WHAT IS EXPECTED:
Go through the records below and copy out every line holding "gates".

[SOURCE DATA — start]

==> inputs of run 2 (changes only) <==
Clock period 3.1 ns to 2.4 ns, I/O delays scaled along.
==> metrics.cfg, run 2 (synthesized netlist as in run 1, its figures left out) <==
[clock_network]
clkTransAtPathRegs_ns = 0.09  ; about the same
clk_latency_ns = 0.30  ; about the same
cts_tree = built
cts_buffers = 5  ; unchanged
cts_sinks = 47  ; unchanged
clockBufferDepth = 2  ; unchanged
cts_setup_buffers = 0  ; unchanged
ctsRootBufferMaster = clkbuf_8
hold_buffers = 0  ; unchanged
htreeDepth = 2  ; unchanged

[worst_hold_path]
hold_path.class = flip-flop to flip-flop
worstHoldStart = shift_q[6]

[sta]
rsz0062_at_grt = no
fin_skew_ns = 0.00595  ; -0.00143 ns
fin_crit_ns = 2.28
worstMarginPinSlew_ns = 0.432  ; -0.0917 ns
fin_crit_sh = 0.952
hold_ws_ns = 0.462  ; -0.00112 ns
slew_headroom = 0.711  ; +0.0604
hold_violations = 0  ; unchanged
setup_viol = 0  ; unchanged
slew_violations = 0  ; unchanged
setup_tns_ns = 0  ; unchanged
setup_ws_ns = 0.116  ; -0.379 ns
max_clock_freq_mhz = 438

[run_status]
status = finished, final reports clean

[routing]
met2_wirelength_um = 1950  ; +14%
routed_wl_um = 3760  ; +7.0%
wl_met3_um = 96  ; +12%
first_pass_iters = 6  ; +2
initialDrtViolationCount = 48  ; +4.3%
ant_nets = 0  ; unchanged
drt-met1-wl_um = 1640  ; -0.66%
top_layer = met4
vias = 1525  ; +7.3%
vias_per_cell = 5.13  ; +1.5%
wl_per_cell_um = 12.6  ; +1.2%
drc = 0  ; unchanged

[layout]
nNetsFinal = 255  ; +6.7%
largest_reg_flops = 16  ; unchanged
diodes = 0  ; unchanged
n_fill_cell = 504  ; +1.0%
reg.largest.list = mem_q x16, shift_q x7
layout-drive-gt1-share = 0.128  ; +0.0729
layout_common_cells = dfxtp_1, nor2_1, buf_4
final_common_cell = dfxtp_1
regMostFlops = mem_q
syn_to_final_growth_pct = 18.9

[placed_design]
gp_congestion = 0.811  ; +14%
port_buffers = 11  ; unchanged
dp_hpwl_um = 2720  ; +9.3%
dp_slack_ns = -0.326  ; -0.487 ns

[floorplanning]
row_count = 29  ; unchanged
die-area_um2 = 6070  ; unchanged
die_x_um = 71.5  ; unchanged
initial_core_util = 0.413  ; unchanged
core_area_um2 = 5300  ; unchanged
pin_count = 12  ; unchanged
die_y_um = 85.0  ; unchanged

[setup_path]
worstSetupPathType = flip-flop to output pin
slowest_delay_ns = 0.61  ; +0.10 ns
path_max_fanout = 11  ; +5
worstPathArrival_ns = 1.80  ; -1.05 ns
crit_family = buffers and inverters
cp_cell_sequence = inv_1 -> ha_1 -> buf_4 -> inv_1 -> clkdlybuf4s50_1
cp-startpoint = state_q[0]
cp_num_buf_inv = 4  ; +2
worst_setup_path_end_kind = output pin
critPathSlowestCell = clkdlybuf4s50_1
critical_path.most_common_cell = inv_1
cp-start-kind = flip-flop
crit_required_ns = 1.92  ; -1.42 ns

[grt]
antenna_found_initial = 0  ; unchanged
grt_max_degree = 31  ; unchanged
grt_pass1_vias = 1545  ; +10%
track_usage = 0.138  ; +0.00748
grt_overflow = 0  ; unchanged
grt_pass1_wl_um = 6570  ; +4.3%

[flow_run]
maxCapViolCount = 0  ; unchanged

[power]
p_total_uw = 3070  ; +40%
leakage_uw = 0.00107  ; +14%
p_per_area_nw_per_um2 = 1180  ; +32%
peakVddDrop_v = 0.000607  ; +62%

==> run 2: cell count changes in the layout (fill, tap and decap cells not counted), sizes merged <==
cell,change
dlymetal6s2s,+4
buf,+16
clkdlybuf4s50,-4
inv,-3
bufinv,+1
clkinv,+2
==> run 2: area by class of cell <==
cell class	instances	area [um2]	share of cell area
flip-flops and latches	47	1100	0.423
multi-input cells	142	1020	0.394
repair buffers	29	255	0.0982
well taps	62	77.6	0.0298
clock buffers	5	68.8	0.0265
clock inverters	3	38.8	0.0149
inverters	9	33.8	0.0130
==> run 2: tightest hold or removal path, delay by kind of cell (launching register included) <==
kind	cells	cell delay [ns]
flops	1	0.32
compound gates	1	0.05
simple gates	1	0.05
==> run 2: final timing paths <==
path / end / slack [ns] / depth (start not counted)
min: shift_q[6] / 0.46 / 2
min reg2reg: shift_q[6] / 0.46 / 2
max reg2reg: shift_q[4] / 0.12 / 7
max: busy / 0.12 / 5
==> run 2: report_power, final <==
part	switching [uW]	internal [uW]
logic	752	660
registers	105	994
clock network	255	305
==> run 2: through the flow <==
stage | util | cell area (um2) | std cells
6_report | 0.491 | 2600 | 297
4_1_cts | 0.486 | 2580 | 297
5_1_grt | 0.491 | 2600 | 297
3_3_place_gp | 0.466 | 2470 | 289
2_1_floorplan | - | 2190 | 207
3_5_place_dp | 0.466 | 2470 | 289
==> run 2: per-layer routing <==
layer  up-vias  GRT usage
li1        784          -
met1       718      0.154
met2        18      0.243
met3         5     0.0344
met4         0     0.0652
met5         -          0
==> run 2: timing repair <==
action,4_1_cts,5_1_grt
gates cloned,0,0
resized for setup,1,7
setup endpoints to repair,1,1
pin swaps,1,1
[src/rtl/irq_controller_param.sv]
// Parametrised interrupt controller: per-source edge/level pending, fixed or round-robin
// priority, and a single request to the host that is held until acked or withdrawn.
module irq_controller_param #(
    parameter int unsigned NUM_IRQ = 16,
    parameter int unsigned ID_W    = $clog2(NUM_IRQ),
    parameter int unsigned RR_MODE = 0
) (
    input  logic               clk,
    input  logic               rst_n,
    input  logic [NUM_IRQ-1:0] irq_lines,
    input  logic               cfg_we,
    input  logic [NUM_IRQ-1:0] cfg_mask,
    input  logic [NUM_IRQ-1:0] cfg_edge,
    output logic [NUM_IRQ-1:0] irq_mask,
    output logic [NUM_IRQ-1:0] irq_pending,
    output logic               irq_out,
    output logic [ID_W-1:0]    irq_id,
    input  logic               ack_valid,
    input  logic [ID_W-1:0]    ack_id
);

    typedef enum logic [0:0] {StIdle, StActive} state_e;

    state_e             state_q, state_d;
    logic [NUM_IRQ-1:0] mask_q, edge_q, prev_q, pend_q, pend_d;
    logic [NUM_IRQ-1:0] eligible, rise, ack_clr;
    logic [ID_W-1:0]    id_q, id_d, rr_ptr_q, rr_ptr_d;
    logic [ID_W-1:0]    sel_id, sel_lo, sel_hi;
    logic               hit_hi;
    logic               out_q, out_d;
    logic               ack_ok;

    assign rise     = irq_lines & ~prev_q;
    assign eligible = pend_q & ~mask_q;
    assign ack_ok   = (state_q == StActive) && ack_valid && (ack_id == id_q);

    // Sticky edge bits: a new edge beats an ack clear in the same cycle.
    always_comb begin
        ack_clr = '0;
        if (ack_ok) begin
            ack_clr[id_q] = edge_q[id_q];
        end
        pend_d = (edge_q & (rise | (pend_q & ~ack_clr))) | (~edge_q & irq_lines);
        if (cfg_we) begin
            pend_d = pend_d & ~(edge_q & ~cfg_edge);
        end
    end

    // sel_lo: lowest eligible overall; sel_hi: lowest eligible at or above rr_ptr.
    always_comb begin
        sel_lo = '0;
        sel_hi = '0;
        hit_hi = 1'b0;
        for (int i = int'(NUM_IRQ) - 1; i >= 0; i--) begin
            if (eligible[i]) begin
                sel_lo = ID_W'(i);
                if (i >= int'(rr_ptr_q)) begin
                    sel_hi = ID_W'(i);
                    hit_hi = 1'b1;
                end
            end
        end
        sel_id = ((RR_MODE != 0) && hit_hi) ? sel_hi : sel_lo;
    end

    always_comb begin
        state_d  = state_q;
        id_d     = id_q;
        out_d    = out_q;
        rr_ptr_d = rr_ptr_q;
        case (state_q)
            StIdle: begin
                if (eligible != '0) begin
                    id_d    = sel_id;
                    out_d   = 1'b1;
                    state_d = StActive;
                end
            end
            StActive: begin
                if (ack_ok) begin
                    out_d    = 1'b0;
                    state_d  = StIdle;
                    rr_ptr_d = (id_q == ID_W'(NUM_IRQ - 1)) ? '0 : id_q + 1'b1;
                end else if (!eligible[id_q]) begin
                    // Withdraw: source masked or level dropped; no ack needed.
                    out_d   = 1'b0;
                    state_d = StIdle;
                end
            end
            default: state_d = StIdle;
        endcase
    end

    always_ff @(posedge clk or negedge rst_n) begin
        if (!rst_n) begin
            mask_q   <= '1;
            edge_q   <= '0;
            prev_q   <= '0;
            pend_q   <= '0;
            out_q    <= 1'b0;
            id_q     <= '0;
            rr_ptr_q <= '0;
            state_q  <= StIdle;
        end else begin
            if (cfg_we) begin
                mask_q <= cfg_mask;
                edge_q <= cfg_edge;
            end
            prev_q   <= irq_lines;
            pend_q   <= pend_d;
            out_q    <= out_d;
            id_q     <= id_d;
            rr_ptr_q <= rr_ptr_d;
            state_q  <= state_d;
        end
    end

    assign irq_mask    = mask_q;
    assign irq_pending = pend_q;
    assign irq_out     = out_q;
    assign irq_id      = id_q;

endmodule

[config.mk]
export PLATFORM = sky130hd
export DESIGN_NAME = irq_controller_param
export DESIGN_NICKNAME = d
export VERILOG_FILES = /design/src/rtl/irq_controller_param.sv
export SDC_FILE = /design/constraint.sdc
export NUM_CORES = 1
export LEC_CHECK = 0
export BUFFER_PORTS_ARGS = -buffer_cell sky130_fd_sc_hd__buf_4
export CAP_MARGIN = 20
export CORE_ASPECT_RATIO = 0.5
export CORE_UTILIZATION = 47
export CTS_CLUSTER_DIAMETER = 80
export DETAILED_ROUTE_END_ITERATION = 10
export PLACE_DENSITY = 0.76
export SLEW_MARGIN = 30
export SYNTH_ARGS = -nofsm -noshare
export SYNTH_HDL_FRONTEND = slang
export SYNTH_SLANG_ARGS = --single-unit
[constraint.sdc]
create_clock -name clk -period 1.7 [get_ports clk]
set_clock_uncertainty 0.05 [all_clocks]
set_input_delay 0.17 -clock clk [delete_from_list [all_inputs] [get_ports clk]]
set_output_delay 0.17 -clock clk [all_outputs]
set_load 0.02 [all_outputs]
Word-level counts from Yosys, hierarchy flattened
Index checks and enable logic that the tools add are counted.
Storage, ports and cells
  register bits after elaboration: 70
  bits of input ports: 56
  output and inout bits: 37
  word-level logic and storage cells: 67
Cells by class
  $lt $le $gt $ge: 2
  equal/unequal tests: 3
  muxes and demuxes: 32
  bitwise logic cells: 17
  reduce and logical (&&, ||, !) cells: 6
Operators by type and width (number)
  $and 16x16->16: 8
  $not 16->16: 6
  $mux 4: 16
  $mux 16: 2
  $or 16x16->16: 2
  $reduce_bool 16->1: 1
  $mux 1: 9
  $bmux 1 s4: 2
  $lt 4x5->1 const B: 1
  $demux 1 s4: 1
  $eq 4x4->1: 1
  $ge 4x1->1 const B: 1
  $pmux 1 s2: 2
  $reduce_and 2->1: 2
  $logic_and 1x1->1: 3
  $ne 3x3->1 const B: 1
  $ne 2x2->1 const B: 1
  $not 1->1: 1

Logic depth before layout (Yosys ltp)
  depth after elaboration: 18
  gate-level depth with buffers: 6
  gate-level depth less buffers: 5

Worst setup path before layout
Ideal clock, no wire load.
  path type: reg-to-reg
  start point: register mask_q[12], in the netlist irq_mask[12]
  end point: register out_q, in the netlist irq_out
  arrival: 1.716 ns
  required time: 1.529 ns
  path slack: -0.188 ns
  cell stages (with the launch flop): 5
  period minus slack after synthesis: 1.888 ns
  path through: dfstp_2 and2b_1 nor4_1 a41oi_1 o22a_1
Between the ends
  longest elaborated chain between the ends: 6
Ends and longest elaborated chain
  from (decl): line 25  | logic [NUM_IRQ-1:0] mask_q, edge_q, prev_q, pend_q, pend_d;
  from (signal assigned): line 106  | mask_q <= cfg_mask;
  $not 16->16 (*): line 34  | assign eligible = pend_q & ~mask_q;
  $and 16x16->16 (*): line 34
  $bmux 1 s4: line 84  | end else if (!eligible[id_q]) begin
  $mux 1 (implied by the code): line 84
  $ne 3x3->1 (no source line)
  $reduce_and 2->1 (no source line) (*)
  to (signal assigned): line 111  | out_q <= out_d;
  to (decl): line 30  | logic out_q, out_d;
Every way passes the cells marked *; elsewhere a longest branch is shown, timed or not. The select of a mux whose other input is x is not followed.
A chain may end at the register's enable or synchronous reset.

Worst setup path in the final report
  start point: register mask_q[5], in the netlist irq_mask[5]
  end point: register id_q[2], in the netlist irq_id[2]
Between the ends
  longest elaborated chain between the ends: 8
Ends and longest elaborated chain
  $not 16->16 (*): line 34
  $and 16x16->16 (*): line 34
  $mux 4 (6 in a row): line 55  | if (eligible[i]) begin
  to (signal assigned): line 112  | id_q <= id_d;
  to (decl): line 27  | logic [ID_W-1:0] id_q, id_d, rr_ptr_q, rr_ptr_d;
Every way passes the cells marked *; elsewhere a longest branch is shown, timed or not.

==> flow_metrics.env <==
export IMPL_setup_slack_ns=-0.0962
export IMPL_clkTransAtPathRegs_ns=0.06
export IMPL_cts_buffers=9
export IMPL_fmax_mhz=557
export IMPL_synth_area_mm2=0.00342
export IMPL_min_period_ns=1.80
export IMPL_powerDensity_mw_per_mm2=1270
export IMPL_max_slew_margin_rel_pct=73.8
export IMPL_place_area_mm2=0.00464
export IMPL_fillers=450
export IMPL_synth_seq_cells=70
export IMPL_first_iter_violations=156
export IMPL_hold_class="primary input to flip-flop"
export IMPL_ys_warn_count=0
export IMPL_grt_total_usage_pct=28.9
export IMPL_grt_max_degree=50
export IMPL_grt_first_pass_wirelength_mm=16.2
export IMPL_end_kind="flip-flop"
export IMPL_dp_hpwl_mm=7.68
export IMPL_yosysMostFrequentCell="dfrtp_1"
export IMPL_cts_root_buffer="clkbuf_16"
export IMPL_yosysTopAreaCell="dfrtp_1"
export IMPL_worst_pin_slew_ns=0.389
export IMPL_dieArea_mm2=0.00764
export IMPL_worstPathMaxFanout=4
export IMPL_pre_cts_ws_ns=-0.116
export IMPL_die_x_um=123
export IMPL_gr_total_overflow=0
export IMPL_status="finished with violations"
export IMPL_htreeDepth=3
export IMPL_antenna_cells=0
export IMPL_synth_common_cells="dfrtp_1, nand2_1, mux2_2, nor2b_1, o21ai_0"
export IMPL_final_hold_viol_count=0
export IMPL_post_route_period_util_pct=106
export IMPL_required_ns=1.87
export IMPL_rsz0062_at_grt="yes"
export IMPL_fp_coreArea_mm2=0.00686
export IMPL_arrival_ns=1.97
export IMPL_firstDrtPassIters=4
export IMPL_ys_flop_type="dfrtp_1"
export IMPL_synth_seq_area_share_pct=51.8
export IMPL_synth_cell_types=51
export IMPL_syn_inst=315
export IMPL_regArea_mm2=0.00178
export IMPL_p_total_mw=6.84
export IMPL_vias=3135
export IMPL_setup_violations=6
export IMPL_violations="negative setup slack"
export IMPL_drive_above_1_share_pct=52.3
export IMPL_critPathKind="flip-flop to flip-flop"
export IMPL_clkSinkCount=70
export IMPL_post_synth_top_area_fraction_pct=39.5
export IMPL_antenna_found_initial=0
export IMPL_grt_pass1_vias=3143
export IMPL_layout_nets=542
export IMPL_async_flop_share_pct=100
export IMPL_place_congestion=0.855
export IMPL_start_util_pct=49.8
export IMPL_ant_nets=0
export IMPL_synthTopCellsByArea="dfrtp_1, dfstp_2, mux2_2"
export IMPL_clock_latency_ns=0.34
export IMPL_irDropWorstVdd_mv=0.786
export IMPL_avgViaCountPerCell=5.38
export IMPL_synth_area_per_cell_um2=10.9
export IMPL_synth_edf_count=0
export IMPL_rows=21
export IMPL_wl_per_cell_um=18.2
export IMPL_leakage_nw=2.40
export IMPL_area_growth_syn_to_layout_pct=57.2
export IMPL_fin_area_mm2=0.00537
export IMPL_wl_mm=10.6
export IMPL_pin_count=93
export IMPL_final_core_util_pct=78.4
export IMPL_die_h_um=62.3
export IMPL_drc=0
export IMPL_maxCapViolCount=0
export IMPL_syn_nets=371
export IMPL_numPortBuffers=92
export IMPL_cts_tree="yes"
export IMPL_multi_input_area_mm2=0.00176
export IMPL_clock_path_buffers=2
export IMPL_worstSetupStartpointType="flip-flop"
export IMPL_maxSlewViolCount=0
==> metrics by stage <==
stage | cells | setup TNS (ns) | hold WS (ns)
2_1_floorplan | 315 | -0.357 | -0.176
3_3_place_gp | 545 | -0.742 | 0.0468
3_5_place_dp | 545 | -0.872 | 0.0697
4_1_cts | 582 | -0.201 | 0.00406
5_1_grt | 583 | -0.779 | 0.0111
6_report | 583 | -0.222 | 0.0143
==> worst paths after layout <==
| kind | slack, ns | depth (start not counted) | end | startpoint |
|---|---|---|---|---|
| setup / recovery | -0.1 | 4 | irq_id[2]$_DFFE_PN0P_ | irq_mask[5]$_DFFE_PN1P_ |
| hold / removal | 0.01 | 3 | edge_q[11]$_DFFE_PN0P_ | cfg_edge[11] |
| setup reg to reg | -0.1 | 4 | irq_id[2]$_DFFE_PN0P_ | irq_mask[5]$_DFFE_PN1P_ |
| hold reg to reg | 0.46 | 1 | irq_out$_DFFE_PN0P_ | irq_out$_DFFE_PN0P_ |
| max in group asynchronous | 0.77 | 3 | irq_id[1]$_DFFE_PN0P_ | rst_n |
| min in group asynchronous | 0.26 | 2 | prev_q[0]$_DFF_PN0_ | rst_n |
==> logic make-up (layout without fill, tap and decap cells) <==
group / Yosys count / in the layout / synth area share [%]
AO/OA/AOI/OAI: 59 / 59 / 11.6
XOR/XNOR: 3 / 3 / 0.989
buffers and inverters: 15 / 191 / 2.01
flip-flops: 70 / 70 / 51.8
multiplexers: 37 / 37 / 12.9
AND/OR/NAND/NOR: 131 / 131 / 20.6
==> state kept, by name, summed over array words and instances (netlist names) <==
name and count:
edge_q 16, state_q 1, irq_mask 16, irq_id 4
prev_q 16, irq_out 1, irq_pending 16
==> layout make-up <==
class,count,share of cell area (%)
Clock buffer,11,4.52
Sequential cell,70,33.0
Multi-Input combinational cell,230,32.8
Clock inverter,5,1.98
Tap cell,92,2.14
Timing Repair Buffer,170,25.1
Inverter,5,0.349
==> power breakdown <==
part / switching (mW) / leakage, nW / internal, mW
combinational: 1.30 / 1.44 / 1.19
clock: 0.726 / 0.166 / 1.48
sequential: 0.222 / 0.800 / 1.92
==> layout by cell type (no fill, tap or decap), types with 9 or more instances in the layout <==
| cell | instances |
|---|---|
| o31ai_1 | 12 |
| nand2_1 | 45 |
| clkbuf_16 | 9 |
| buf_4 | 149 |
| mux2_2 | 31 |
| dfstp_2 | 16 |
| o21ai_0 | 19 |
| dlygate4sd3_1 | 17 |
| dfrtp_1 | 51 |
| nor2_1 | 12 |
| nand2b_1 | 11 |
| nor2b_1 | 20 |
==> worst max-delay path: stages (launching register included) <==
cell and delay [ns]:
dfstp_2 0.52, and2b_2 0.24, or2_1 0.24, o41a_1 0.41, o22a_1 0.21
==> layer usage <==
metal  track usage [%]  wire [µm]  vias to the layer above
met5                 0          0                        -
met4              8.08        112                        0
met3              6.89        597                       11
met2              43.5       4840                      100
met1              41.6       5030                     1553
li1                  -          -                     1471
==> repair_timing <==
item / in CTS / in global routing
pin swaps: 15 / 6
buffers inserted: 4 / 1
setup endpoints to repair: 15 / 16
endpoints found under the hold margin: 41 / 0
resized for setup: 19 / 17
hold buffers: 17 / 0
Note: power is estimated with default switching activity, not from simulation.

[SOURCE DATA — finish]

WRITTEN ANSWER:
compound gates	1	0.05
simple gates	1	0.05
gates cloned,0,0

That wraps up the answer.